This project imports an identical table of book data into R dataframes for downstream processing.
Three formats are used:
1. HTML format
2. XML format
3. JSON format
The tables consist of 3 rows with 8 variables:
id
author
author2 (if applicable)
title
genre
isbn
year
comments
We start by loading the libraries and file paths.
library(XML)
library(rjson)
library(curl)
html_file = "https://raw.githubusercontent.com/bsnacks000/IS607-DataAq/master/Data/books.html"
json_file = "https://raw.githubusercontent.com/bsnacks000/IS607-DataAq/master/Data/books.json"
xml_file = "https://raw.githubusercontent.com/bsnacks000/IS607-DataAq/master/Data/books.xml"
HTML and XML both can be converted to data frames easily using the XML package. The HTML code is wrapped in as.data.frame() to coerce the list directly to a df.
conn_html = curl(html_file)
html_table = readLines(conn_html)
conn_xml = curl(xml_file)
xml_table = readLines(conn_xml)
h = as.data.frame(readHTMLTable(html_table, header = TRUE, stringsAsFactors = FALSE))
x = xmlToDataFrame(xml_table, stringsAsFactors = FALSE)
colnames(h) <- colnames(x) # tidying col names in html file
Because of the way the JSON file is structured, it does not coerce easily to a data frame. Here we instead use do.call to rbind each row in a new dataframe created with a nested call to lapply.
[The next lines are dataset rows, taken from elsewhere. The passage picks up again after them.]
This design comes from an exercise in tuning for small area, a short achievable clock period and few clock cycles per item on the open sky130 flow, not from production work.
The RTL was checked by simulation tests, not by an equivalence proof against the original design.

==> v3: inputs <==
==> flow/design.v (excerpt) <==
module rbc #(
    parameter integer N_RX        = 32,
    parameter integer N_TX        = 32,
    parameter [7:0]   ESC_CHAR    = 8'h1B,
    parameter [7:0]   CANCEL_CHAR = 8'h18
) (
    input  wire        clk,
    input  wire        rst,
    input  wire        f_cmd_valid,
    input  wire [15:0] f_cmd,
    output reg         f_cmd_ready,
    output reg         f_rsp_valid,
    output wire [15:0] f_rsp,
    input  wire        a_enter,
    input  wire        a_leave,
    output reg         a_active,
    input  wire        a_cmd_valid,
    input  wire [15:0] a_cmd,
    output wire        a_cmd_ready,
    output reg         a_rsp_valid,
    output wire [15:0] a_rsp,
    input  wire        rx_valid,
    input  wire [7:0]  rx_byte,
    output reg         rx_ready,
    output reg         tx_valid,
    output reg  [7:0]  tx_byte,
    input  wire        tx_ready,
    output reg         cancel_pulse,
    output wire        cancel_pend
);
Settings: LEC_CHECK=0, CAP_MARGIN=20, CORE_MARGIN=2, CORE_UTILIZATION=40, PLACE_DENSITY=0.6, SLEW_MARGIN=20; clock period 8.0 ns.
run.sh (not shown) runs the stock make flow with config.mk's settings and CLKGATE_MAP_FILE= SYNTH_SCRIPT=/design/flow/synth_recipe.tcl, a recipe that flattens the netlist after the stock synthesis.
==> inputs of v12, as changes to v3 <==
--- a/flow/design.v
+++ b/flow/design.v
@@ -76,65 +76,91 @@
     wire is_cack   = (op == OP_CACK);
     wire is_ptrr   = (op == OP_PTRR);
     wire no_operand = is_nop || is_rd || is_rxemp || is_txful || is_ctlr || is_stat || is_cack;
     wire legal = z_ok && (op[3:1] != 3'b111) &&
                  !(no_operand && !d_z) && !(is_ptrr && (d[7:3] != 5'd0));
     wire go = accept && legal;
+    wire acc_z     = accept && z_ok;
+    wire go_wr     = acc_z && is_wr;
+    wire go_txpush = acc_z && is_txpush;
+    wire go_fstep  = acc_z && is_fstep;
+    wire go_ctls   = acc_z && is_ctls;
+    wire go_ctlc   = acc_z && is_ctlc;
+    wire go_rd     = acc_z && is_rd && d_z;
+    wire go_cack   = acc_z && is_cack && d_z;
     wire f_cancel = escf && (d == CANCEL_CHAR);
     wire f_none   = !escf && (d == ESC_CHAR);
     wire f_lit    = !f_cancel && !f_none;
     wire crlf_ins = crlf && (d == LF);
-    wire push1 = go && !tx_full && ((is_wr && f_lit) || is_txpush);
-    wire push2 = go && is_wr && crlf_ins && !tx_full && !tx_full2;
+    wire push1 = !tx_full && ((go_wr && f_lit) || go_txpush);
+    wire push2 = go_wr && crlf_ins && !tx_full && !tx_full2;
     wire [7:0] tx_d1 = (is_wr && crlf_ins) ? CR : d;
-    wire [7:0] tx_d_even = tx_head[0] ? LF : tx_d1;
-    wire [7:0] tx_d_odd  = tx_head[0] ? tx_d1 : LF;
-    wire [4:0] tx_head1  = tx_head + 5'd1;
+    reg       pw1, pw2;
+    reg [4:0] pw_slot;
+    reg [7:0] pw_data;
+    always @(posedge clk) begin
+        pw1     <= push1;
+        pw2     <= push2;
+        pw_slot <= tx_head;
+        pw_data <= tx_d1;
+    end
+    wire [7:0] tx_d_even = pw_slot[0] ? LF : pw_data;
+    wire [7:0] tx_d_odd  = pw_slot[0] ? pw_data : LF;
+    wire [4:0]   tx_tail1 = tx_tail + 5'd1;
     wire [255:0] tx_rot = {tx_flat[7:0], tx_flat[255:8]};
-    wire [7:0]   tx_q1  = tx_rot[{tx_tail, 3'b000} +: 8];
+    wire [7:0]   tx_m1  = tx_rot[{tx_tail, 3'b000} +: 8];
+    wire [7:0]   tx_q1  = (pw1 && pw_slot  == tx_tail1) ? pw_data :
+                          (pw2 && pw_slot  == tx_tail)  ? LF : tx_m1;
     wire [7:0] rx_q = rx_flat[{rx_tail, 3'b000} +: 8];
     wire [7:0] ptr_sel = (d[1:0] == 2'd0) ? {3'b000, tx_head} :
                          (d[1:0] == 2'd1) ? {3'b000, tx_tail} :
                          (d[1:0] == 2'd2) ? {3'b000, rx_tail} :
                                             {3'b000, rx_head};
     wire [7:0] ptr_val = d[2] ? (ptr_sel ^ (ptr_sel >> 1)) : ptr_sel;
     wire [7:0] status = {4'b0000, cpend, escf, tx_full ? 1'b0 : 1'b1, !rx_empty};
-    reg [10:0] rsp_next;
-    always @(*) begin
-        rsp_next = 11'h000;
-        if (!legal) rsp_next = 11'h200;
-        else if (is_rd) rsp_next = rx_empty ? 11'h000 : {3'b001, rx_q};
-        else if (is_txpush) rsp_next = tx_full ? 11'h000 : 11'h100;
-        else if (is_rxemp) rsp_next = {2'b00, rx_empty, 8'h00};
-        else if (is_txful) rsp_next = {2'b00, tx_full, 8'h00};
-        else if (is_fstep) rsp_next = f_cancel ? 11'h400 : f_none ? 11'h000 : {3'b001, d};
-        else if (is_ctlr || is_ctls || is_ctlc) rsp_next = {3'b001, ctrl};
-        else if (is_stat) rsp_next = {3'b001, status};
-        else if (is_cack) rsp_next = {2'b00, cpend, 8'h00};
-        else if (is_ptrr) rsp_next = {3'b001, ptr_val};
-    end
+    wire l_rd    = z_ok && is_rd && d_z;
+    wire l_push  = z_ok && is_txpush;
+    wire l_rxemp = z_ok && is_rxemp && d_z;
+    wire l_txful = z_ok && is_txful && d_z;
+    wire l_fstep = z_ok && is_fstep;
+    wire l_ctl   = z_ok && ((is_ctlr && d_z) || is_ctls || is_ctlc);
+    wire l_stat  = z_ok && is_stat && d_z;
+    wire l_cack  = z_ok && is_cack && d_z;
+    wire l_ptrr  = z_ok && is_ptrr && (d[7:3] == 5'd0);
+    wire [10:0] rsp_next =
+        {1'b0, !legal, 9'h000} |
+        ({11{l_rd && !rx_empty}}    & {3'b001, rx_q}) |
+        ({11{l_push && !tx_full}}   & 11'h100) |
+        ({11{l_rxemp && rx_empty}}  & 11'h100) |
+        ({11{l_txful && tx_full}}   & 11'h100) |
+        ({11{l_fstep && f_cancel}}  & 11'h400) |
+        ({11{l_fstep && f_lit}}     & {3'b001, d}) |
+        ({11{l_ctl}}                & {3'b001, ctrl}) |
+        ({11{l_stat}}               & {3'b001, status}) |
+        ({11{l_cack && cpend}}      & 11'h100) |
+        ({11{l_ptrr}}               & {3'b001, ptr_val});
     genvar gi;
     generate
         for (gi = 0; gi < 32; gi = gi + 1) begin : g_slot
-            wire tx_we1 = push1 && (tx_head == gi);
-            wire tx_we2 = push2 && (tx_head1 == gi);
+            wire tx_we1 = pw1 && (pw_slot == gi);
+            wire tx_we2 = pw2 && (pw_slot == (gi + 31) % 32);    
             reg [7:0] tq, rq;
             always @(posedge clk) begin
                 if (tx_we1 || tx_we2) tq <= (gi % 2 == 0) ? tx_d_even : tx_d_odd;
                 if (rxp_step && !rx_full && (rx_head == gi)) rq <= rx_byte;
             end
             assign tx_flat[8*gi +: 8] = tq;
             assign rx_flat[8*gi +: 8] = rq;
         end
     endgenerate
     wire a_active_n = a_open ? 1'b1 : a_close ? 1'b0 : a_active;
     reg [3:0] ctrl_n;     
     always @(*) begin
-        ctrl_n = {imask, crlf, txie | (push1 && is_wr), rxie};
-        if (go && is_ctls) ctrl_n = ctrl[3:0] | d[3:0];
-        if (go && is_ctlc) ctrl_n = ctrl[3:0] & ~d[3:0];
+        ctrl_n = {imask, crlf, txie | (go_wr && f_lit && !tx_full), rxie};
+        if (go_ctls) ctrl_n = ctrl[3:0] | d[3:0];
+        if (go_ctlc) ctrl_n = ctrl[3:0] & ~d[3:0];
     end
     wire tx_ne_n = push1 || (tx_ne && !(txc_step && tx_last));
     always @(posedge clk) begin
         if (rst) begin
             rx_head <= 5'd0; rx_tail <= 5'd0;
             tx_head <= 5'd0; tx_tail <= 5'd0;
@@ -145,31 +171,31 @@
             rx_ready <= 1'b0; tx_valid <= 1'b0;
             f_rsp_valid <= 1'b0; a_rsp_valid <= 1'b0;
             cancel_pulse <= 1'b0;
         end else begin
             f_rsp_valid  <= accept && !a_active;
             a_rsp_valid  <= accept &&  a_active;
-            cancel_pulse <= go && (is_wr || is_fstep) && f_cancel;
+            cancel_pulse <= (go_wr || go_fstep) && f_cancel;
             a_active    <= a_active_n;
             f_cmd_ready <= !a_active_n;
             {imask, crlf, txie, rxie} <= ctrl_n;
             rx_ready <= !a_active_n && !ctrl_n[3] && ctrl_n[0];
             tx_valid <= !a_active_n && !ctrl_n[3] && ctrl_n[1] && tx_ne_n;
             tx_ne    <= tx_ne_n;
             if (rxp_step && !rx_full) rx_head <= rx_head + 5'd1;
             if (txc_step) tx_tail <= tx_tail + 5'd1;
-            if (go && is_rd && !rx_empty) rx_tail <= rx_tail + 5'd1;
+            if (go_rd && !rx_empty) rx_tail <= rx_tail + 5'd1;
             if (push2) tx_head <= tx_head + 5'd2;
             else if (push1) tx_head <= tx_head + 5'd1;
-            if (go && (is_wr || is_fstep)) begin
+            if (go_wr || go_fstep) begin
                 escf <= f_none;
                 if (f_cancel) cpend <= 1'b1;
             end
-            if (go && is_cack) cpend <= 1'b0;
+            if (go_cack) cpend <= 1'b0;
         end
     end
     always @(posedge clk) begin
-        if (push1 && (!tx_ne || (txc_step && tx_last))) tx_byte <= tx_d1;
+        if (!tx_ne || (txc_step && tx_last)) tx_byte <= tx_d1;
         else if (txc_step) tx_byte <= tx_q1;
     end
     always @(posedge clk) rsp <= rsp_next;
 endmodule
==> flow/flow/run.sh (new file) <==
#!/bin/bash
set -euo pipefail
export BUFFER_PORTS_ARGS="-buffer_cell sky130_fd_sc_hd__buf_1"
bash standard.sh > standard_flow.log 2>&1
==> flow/standard.sh (new file) <==
#!/bin/bash
# synth_recipe.tcl (not shown) runs the flow's synth.tcl, then flattens the netlist and writes it again
# the make line also repeats each setting of config.mk as NAME=value (left out here)
make -C /OpenROAD-flow-scripts/flow DESIGN_CONFIG=/design/flow/config.mk WORK_HOME=/design/flow/orfs CLKGATE_MAP_FILE= SYNTH_SCRIPT=/design/flow/synth_recipe.tcl "${@:-finish}"
==> flow/config.mk (replaced) <==
export PLATFORM = sky130hd
export DESIGN_NAME = rbc
export DESIGN_NICKNAME = rbc
export VERILOG_FILES = /design/flow/design.v
export SDC_FILE = /design/flow/constraint.sdc
export NUM_CORES = 4
export LEC_CHECK = 0
export CAP_MARGIN = 20
export CORE_MARGIN = 2
export CORE_UTILIZATION = 62
export CTS_CLUSTER_DIAMETER = 100
export CTS_CLUSTER_SIZE = 24
export PLACE_DENSITY = 0.8
export SETUP_SLACK_MARGIN = 5
export SLEW_MARGIN = 20
removed: flow/run.sh
==> comparison <==
- Between v12 and v3, the lower final area is in v12 (gap about 2.5%, measured against v3).
- Against v12, the critical path depth of v3 is higher by 1.
- Between v3 and v12, the lower clock skew is in v12 (gap 0.021 ns).
- Against v12, the first-iteration DRC count of v3 is lower by 23%.
Testbench counts of v3, summed over its fixed seeds: cycles 77,611, commands 38,712.
Testbench counts of v12, summed over its fixed seeds: cycles 77,611, commands 38,712.

[port drivers added, routing unchanged]
The results above use ideal ports. As a check the final layouts listed here were re-extracted and re-timed, cells and wires unchanged. Step 1 sets driving cells, clkbuf_16 on the clock port and buf_2 on the other inputs (assumed; they add their load-dependent delay and slew). Step 2 moves the port delays by t, midway between the first and last clock arrival at a register: inputs arrive t later, outputs are due t later. That takes back most of the time a late clock gives input paths. Slacks: ideal / step 1 / step 2; pairs: ideal / step 1.
run | t, ns | setup slack, ns | latest minus earliest clock arrival (ns)
v3 | 0.666 | 2.714 / 2.748 / 2.082 | 0.048 / 0.048
v12 | 0.641 | 5.044 / 5.073 / 4.432 | 0.030 / 0.030
After both steps setup and hold are still met in every run listed. The setup slack of v3, which loses most, moves by +0.034 ns with the drivers and by -0.632 ns with both steps.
conn_json = curl(json_file)
j = fromJSON(file = conn_json)
jdf = do.call("rbind", lapply(j, data.frame, stringsAsFactors=FALSE))
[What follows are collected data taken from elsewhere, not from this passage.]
What follows belongs to an exercise in optimizing a design on an open flow for small area, a short achievable clock period and few clock cycles per item; a production flow would make more cautious choices.
The RTL was checked by simulation tests, not by an equivalence proof against the original design.
Power and IR drop assume default switching activity.

==> v5: inputs <==
// btc
module btc (
    input  wire        clk,
    input  wire        rst,         
    input  wire        in_valid,
    output wire        in_ready,
    input  wire [15:0] in_data,
    output wire        out_valid,
    input  wire        out_ready,
    output wire [15:0] out_data
);
    localparam QD = 5;                  
    localparam [2:0] S_OK      = 3'd0;
    localparam [2:0] S_ALREADY = 3'd1;
    localparam [2:0] S_FULL    = 3'd2;
    localparam [2:0] S_EMPTY   = 3'd3;
    localparam [2:0] S_INVCAP  = 3'd4;
    localparam [2:0] S_ILLEGAL = 3'd5;
    localparam [2:0] S_NOBUF   = 3'd6;
    function [7:0] stcode;
        input [2:0] s;
        begin
            case (s)
                S_ALREADY: stcode = 8'h04;
                S_FULL:    stcode = 8'h05;
                S_EMPTY:   stcode = 8'h06;
                S_INVCAP:  stcode = 8'h0B;
                S_ILLEGAL: stcode = 8'h0C;
                S_NOBUF:   stcode = 8'h0D;
                default:   stcode = 8'h00;
            endcase
        end
    endfunction
    localparam [1:0] K_SIMPLE = 2'd0;   
  ...
export LEC_CHECK = 0
export CAP_MARGIN = 20
export CORE_MARGIN = 2
export CORE_UTILIZATION = 30
export SLEW_MARGIN = 20
create_clock -name core_clock -period 12.5 [get_ports {clk}]
run.sh (not shown) runs the stock make flow with config.mk's settings and CLKGATE_MAP_FILE= SYNTH_SCRIPT=/design/flow/synth_recipe.tcl, a recipe that flattens the netlist after the stock synthesis.
==> inputs of v26, as changes to v5 <==
--- a/flow/design.v
+++ b/flow/design.v
@@ -108,17 +108,19 @@
     wire [4:0]  a_fr   = hd[40:36];
     wire        a_v    = qv[0];
     reg  [2:0] a_ph;                    
     reg  [1:0] a_lane;
     reg  [4:0] a_cnt;
     reg  [3:0] a_rd;
-    reg [15:0] od;
+    reg [15:0] o0, o1;
+    reg  [1:0] ocnt;
     reg        ov;
-    assign out_data  = od;
+    assign out_data  = o0;
     assign out_valid = ov;
-    wire adv = ~ov | out_ready;
+    wire o_pop = ov & out_ready;
+    wire adv = ~ocnt[1];                
     reg        e_enq;
     reg  [1:0] e_kind;
     reg        e_cf;
     reg  [2:0] e_st;
     reg  [4:0] e_val;
     reg  [3:0] e_ptr;
@@ -312,12 +314,13 @@
         endcase
     end
     wire a_step = a_v & adv;
     wire a_done = a_step & g_last;
     wire f_pop = e_go;
     wire [1:0] fcnt_next = fcnt + {1'b0, in_fire} - {1'b0, f_pop};
+    wire [1:0] ocnt_next = ocnt + {1'b0, a_step} - {1'b0, o_pop};
     always @(posedge clk) begin
         if ((in_fire & ~f_pop & (fcnt == 2'd0)) | (in_fire & f_pop & (fcnt == 2'd1))) begin
             f0    <= in_data;
             f0_z  <= in_z;
             f0_hz <= in_hz;
         end else if (f_pop) begin
@@ -327,14 +330,18 @@
         end
         if (in_fire & ((fcnt == 2'd1 & ~f_pop) | (fcnt == 2'd2))) begin
             f1    <= in_data;
             f1_z  <= in_z;
             f1_hz <= in_hz;
         end
-        if (adv)
-            od <= g_word;
+        if ((a_step & ~o_pop & (ocnt == 2'd0)) | (a_step & o_pop & (ocnt == 2'd1)))
+            o0 <= g_word;
+        else if (o_pop)
+            o0 <= o1;
+        if (a_step & ((ocnt == 2'd1 & ~o_pop) | (ocnt == 2'd2)))
+            o1 <= g_word;
     end
     integer i;
     always @(posedge clk) begin
         if (rst) begin
             fcnt       <= 2'd0;
             in_ready_r <= 1'b0;
@@ -355,17 +362,18 @@
             rb_w       <= 4'd0;
             tb_h       <= 4'd0;
             tb_w       <= 4'd0;
             qv         <= {(QD+1){1'b0}};
             a_ph       <= 3'd0;
             ov         <= 1'b0;
+            ocnt       <= 2'd0;
         end else begin
             fcnt       <= fcnt_next;
             in_ready_r <= (fcnt_next != 2'd2);
-            if (adv)
-                ov <= a_v;
+            ocnt <= ocnt_next;
+            ov   <= (ocnt_next != 2'd0);
             tr_fin <= 1'b0;
             if (tr_fin) begin
                 tb_h   <= tb_h + tr_m[3:0];
                 tb_occ <= tb_occ - tr_m;
             end
             if (e_go) begin
==> results.txt <==
v26 finished clean. v5 completed with no timing, DRC or antenna violations. Critical path depth: v26 is lower than v5 (10). Of v5 and v26, v26 has the higher setup slack (gap 0.89 ns). Against v5, the core utilization of v26 is lower by 0.14 points. Global-route usage: v26 is higher than v5 (1.0 points). Against v5, the routed wire length of v26 is larger by 11%. Between v26 and v5, the lower final area is in v5 (gap about 1.8%, measured against v5).
Testbench counts of v5, summed over its fixed seeds: cycles 13,776, items 3,281.
Testbench counts of v26, summed over its fixed seeds: cycles 13,776, items 3,281.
Below are the identical dataframes.
h
## id author author_2
## 1 1 Dick, Philip K. NA
## 2 2 Herbert, Frank NA
## 3 3 Martin, George R.R. Dozois, Gardner
## title genre isbn year
## 1 Do Androids Dream of Electric Sheep? Sci-Fi 0-345-40447 1968
## 2 Dune Sci-Fi 0-441-17271-7 1965
## 3 Hunter's Run Sci-Fi 0-06-137329-X 2007
## comments
## 1 A depressed detective hunts androids masquerading as humans in a dystopian future. A brilliant movie based on this book was made by Ridley Scott in the 80s.
## 2 A whiney prince becomes a prophet and leader of a tribe of drug addicted desert nomads. A not-so-brilliant movie based on this book was made by David Lynch in the 80s.
## 3 A scruffy loner kills a man and while on the run discovers an alien hideout on a strange planet. No movie based on this book has yet to be made.
x
## id author author_2
## 1 1 Dick, Philip K. NA
## 2 2 Herbert, Frank NA
## 3 3 Martin, George R.R. Dozois, Gardner
## title genre isbn year
## 1 Do Androids Dream of Electric Sheep? Sci-fi 0-345-40447 1968
## 2 Dune Sci-Fi 0-441-17271-7 1965
## 3 Hunter's Run Sci-Fi 0-06-137329-X 2007
## comments
## 1 A depressed detective hunts androids masquerading as humans in a dystopian future. A brilliant movie based on this book was made by Ridley Scott in the 80s.
## 2 A whiney prince becomes a prophet and leader of a tribe of drug addicted desert nomads. A not-so-brilliant movie based on this book was made by David Lynch in the 80s.
## 3 A scruffy loner kills a man and while on the run discovers an alien hideout on a strange planet. No movie based on this book has yet to be made.
jdf
## id Author Author_2
## 1 1 Dick, Philip K. NA
## 2 2 Herbert, Frank NA
## 3 3 Martin, George R.R. Dozois, Gardner
## Title Genre ISBN Year
## 1 Do Androids Dream of Electric Sheep? Sci-fi 0-345-40447 1968
## 2 Dune Sci-fi 0-441-17271-7 1965
## 3 Hunter's Run Sci-fi 0-06-137329-X 2007
## Comments
## 1 A depressed detective hunts androids masquerading as humans in a dystopian future. A brilliant movie based on this book was made by Ridley Scott in the 80s.
## 2 A whiney prince becomes a prophet and leader of a tribe of drug addicted desert nomads. A not-so-brilliant movie based on this book was made by David Lynch in the 80s.
## 3 A scruffy loner kills a man and while on the run discovers an alien hideout on a strange planet. No movie based on this book has yet to be made.